Red Carpet Inn is a chain of hotels and motels, with locations in the United States and Bahamas. Red Carpet Inn Brands are part of the Hospitality International system and are individually owned and operated.

==History==
In the late 1960s, Red Carpet Inns International, Inc., a Colorado corporation, acquired the Master Hosts Inns and Red Carpet Inn trademarks from Red Carpet Inns, Inc. In the summer of 1969, Tommy Tucker (one of the original founders of Quality Courts United, now known as Quality Inns), and Bill Harwood started Red Carpet Inns of America, Inc. In May 1972, Red Carpet Inns of America was headquartered in Daytona Beach, Florida.

In 1973, Red Carpet Inns of America, Inc. published a Travel Directory for its Master Hosts Inns and Red Carpet Inns and offered ‘instant’ reservations through a toll-free telephone number, referred to the “American Express Space Bank, one of the largest, fastest and best reservation systems in the world”. There were 57 Red Carpet Inn properties listed, some in key cities and popular attraction areas such as Tucson, Arizona; Little Rock, Arkansas; Denver, Colorado; Daytona Beach, Jacksonville and Orlando, Florida; Atlanta and Savannah, Georgia; Knoxville and Pigeon Forge, Tennessee; Houston, Texas; Richmond, Staunton, Virginia Beach and Williamsburg, Virginia.

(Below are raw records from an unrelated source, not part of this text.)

### src/rtl/rgb_integral_image_square_stats_macros.svh
// Assertion macros for the summed-area statistics block.
`ifndef RGB_INTEGRAL_IMAGE_SQUARE_STATS_MACROS_SVH
`define RGB_INTEGRAL_IMAGE_SQUARE_STATS_MACROS_SVH
`ifndef SYNTHESIS
// Consequent must hold in the same cycle as the antecedent.
`define RGBSAT_ASSERT_SAME(label, ante, cons, msg) \
  label: assert property (@(posedge clk) disable iff (rst) (ante) |-> (cons)) \
    else $error(msg);
// Consequent must hold in the cycle after the antecedent.
`define RGBSAT_ASSERT_NEXT(label, ante, cons, msg) \
  label: assert property (@(posedge clk) disable iff (rst) (ante) |=> (cons)) \
    else $error(msg);
`else
`define RGBSAT_ASSERT_SAME(label, ante, cons, msg)
`define RGBSAT_ASSERT_NEXT(label, ante, cons, msg)
`endif
`endif

### src/rtl/rgbsat_pkg.sv
// Shared types and constants of the summed-area statistics block.
package rgbsat_pkg;

  localparam int PIX_W     = 8;
  localparam int COORD_W   = 9;
  localparam int SIDE_W    = 4;
  localparam int DIM_REG_W = 10;
  localparam int CFG_IDX_W = 2;
  localparam int STATUS_W  = 2;
  localparam int SUM_OUT_W = 26;
  localparam int SQ_OUT_W  = 34;
  localparam int VAR_W     = 54;
  localparam int DIM_RESET = 512;

  typedef enum logic [STATUS_W-1:0] {
    ST_OK         = 2'd0,
    ST_RANGE      = 2'd1,
    ST_NOT_LOADED = 2'd2
  } status_t;

  localparam logic ACT_LOAD  = 1'b0;
  localparam logic ACT_QUERY = 1'b1;

  localparam logic [CFG_IDX_W-1:0] REG_IMAGE_WIDTH  = 2'd0;
  localparam logic [CFG_IDX_W-1:0] REG_IMAGE_HEIGHT = 2'd1;

  localparam logic [1:0] CH_RED   = 2'd0;
  localparam logic [1:0] CH_GREEN = 2'd1;
  localparam logic [1:0] CH_BLUE  = 2'd2;

  // Corners of a box: bottom-right is added, bottom-left and top-right are
  // subtracted, top-left is added back.
  typedef enum logic [1:0] {
    CORNER_BR = 2'd0,
    CORNER_BL = 2'd1,
    CORNER_TR = 2'd2,
    CORNER_TL = 2'd3
  } corner_t;

  typedef struct packed {
    logic    ld_start;
    logic    ld_write;
    logic    q_start;
    logic    rd_en;
    corner_t corner;
    logic    mul_en;
    logic [1:0] mul_ch;
    logic    var_en;
    logic    out_load;
    status_t out_status;
  } cmd_t;

  typedef struct packed {
    logic loaded;
    logic query_fits;
  } sts_t;

endpackage
File: config.mk
export PLATFORM = sky130hd
export DESIGN_NAME = rcpb_queue
export DESIGN_NICKNAME = d
export VERILOG_FILES = /design/src/rtl/rcpb_pkg.sv /design/src/rtl/rcpb_queue.sv
export SDC_FILE = /design/constraint.sdc
export NUM_CORES = 1
export LEC_CHECK = 0
export BUFFER_PORTS_ARGS = -buffer_cell sky130_fd_sc_hd__buf_4
export CORE_ASPECT_RATIO = 0.9
export CORE_MARGIN = 2
export CORE_UTILIZATION = 45
export CTS_CLUSTER_SIZE = 8
export DETAILED_ROUTE_END_ITERATION = 12
export PLACE_DENSITY = 0.73
export SLEW_MARGIN = 20
export SYNTH_ARGS = -nofsm -noshare
export SYNTH_HDL_FRONTEND = slang
export SYNTH_SLANG_ARGS = --single-unit
File: constraint.sdc
create_clock -name clk -period 6.69 [get_ports clk]
set_input_delay 0.3345 -clock clk [delete_from_list [all_inputs] [get_ports clk]]
set_output_delay 0.3345 -clock clk [all_outputs]
set_load 0.005 [all_outputs]
File: src/rtl/rcpb_pkg.sv
package rcpb_pkg;

    // Packet geometry
    localparam int PKT_BYTES  = 15;
    localparam int BODY_BYTES = 14;
    localparam logic [3:0] SUM_IDX = 4'd14;

    // Variant codes
    localparam logic [2:0] SUB_BASE = 3'd0;
    localparam logic [2:0] SUB_VAR1 = 3'd1;
    localparam logic [2:0] SUB_VAR2 = 3'd2;
    localparam logic [2:0] SUB_VAR3 = 3'd3;
    localparam logic [2:0] SUB_VAR4 = 3'd4;

    // Request codes
    localparam logic CMD_DATA = 1'b0;
    localparam logic CMD_BIND = 1'b1;

    // Configuration register indexes
    localparam logic [1:0] CFG_SUB   = 2'd0;
    localparam logic [1:0] CFG_TELEM = 2'd1;
    localparam logic [1:0] CFG_TXID  = 2'd2;

    localparam logic [6:0] BIND_CHAN_WIDE = 7'd10;

    typedef struct packed {
        logic              command;
        logic signed [11:0] rudder;
        logic signed [11:0] elevator;
        logic signed [11:0] throttle;
        logic signed [11:0] aileron;
        logic [8:0]        switch_bits;
    } req_t;

    typedef struct packed {
        logic [7:0] packet_byte;
        logic [6:0] radio_channel;
        logic       last;
    } rsp_t;

    // Configuration as seen by the front end
    typedef struct packed {
        logic [2:0]  sub_protocol;
        logic        telemetry_on;
        logic [31:0] tx_id;
    } cfg_t;

    // Built packet body (checksum excluded) and its channel
    typedef struct packed {
        logic [BODY_BYTES-1:0][7:0] body;
        logic [6:0]                 chan;
    } pkt_t;

    // Offset and clamp to 0..2048, then halve: 0..1024
    function automatic logic [10:0] stick10(input logic signed [11:0] s);
        logic signed [12:0] v;
        logic [10:0]        r;
        v = {s[11], s} + 13'sd1024;
        if (v < 13'sd0)
            r = 11'd0;
        else if (v > 13'sd2048)
            r = 11'd1024;
        else
            r = v[11:1];
        return r;
    endfunction

    // High byte carries trim (or the fixed centre), low byte the value
    function automatic logic [15:0] put_stick(input logic [10:0] val, input logic trim);
        logic [7:0] hi;
        hi = {5'd0, val[10:8]} + (trim ? {val[9:4], 2'b00} : 8'h7C);
        return {hi, val[7:0]};
    endfunction

    function automatic logic [6:0] hop_channel(input logic [7:0] id0, input logic [1:0] k);
        logic [6:0] c1;
        logic [6:0] r;
        c1 = {2'd0, id0[4:0]} + 7'h10;
        unique case (k)
            2'd0:    r = 7'd0;
            2'd1:    r = c1;
            2'd2:    r = c1 + 7'h20;
            default: r = c1 + 7'h40;
        endcase
        return r;
    endfunction

endpackage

Ownership changed around 1978, with Red Carpet Inns International’s headquarters being moved to Atlanta, Georgia. In 1980, Red Carpet Inns International published its International Travel Directory, listing 99 properties flying either the Red Carpet Inn or Master Hosts Inns flags, with 30 U.S. locations, throughout Canada and in Monterrey, Mexico. Football great, Johnny Unitas is also a spokesman for the company during this time period.

Red Carpet Inn merged with Scottish Inns in 1985 to form Hospitality International. It continues as a Hospitality International brand.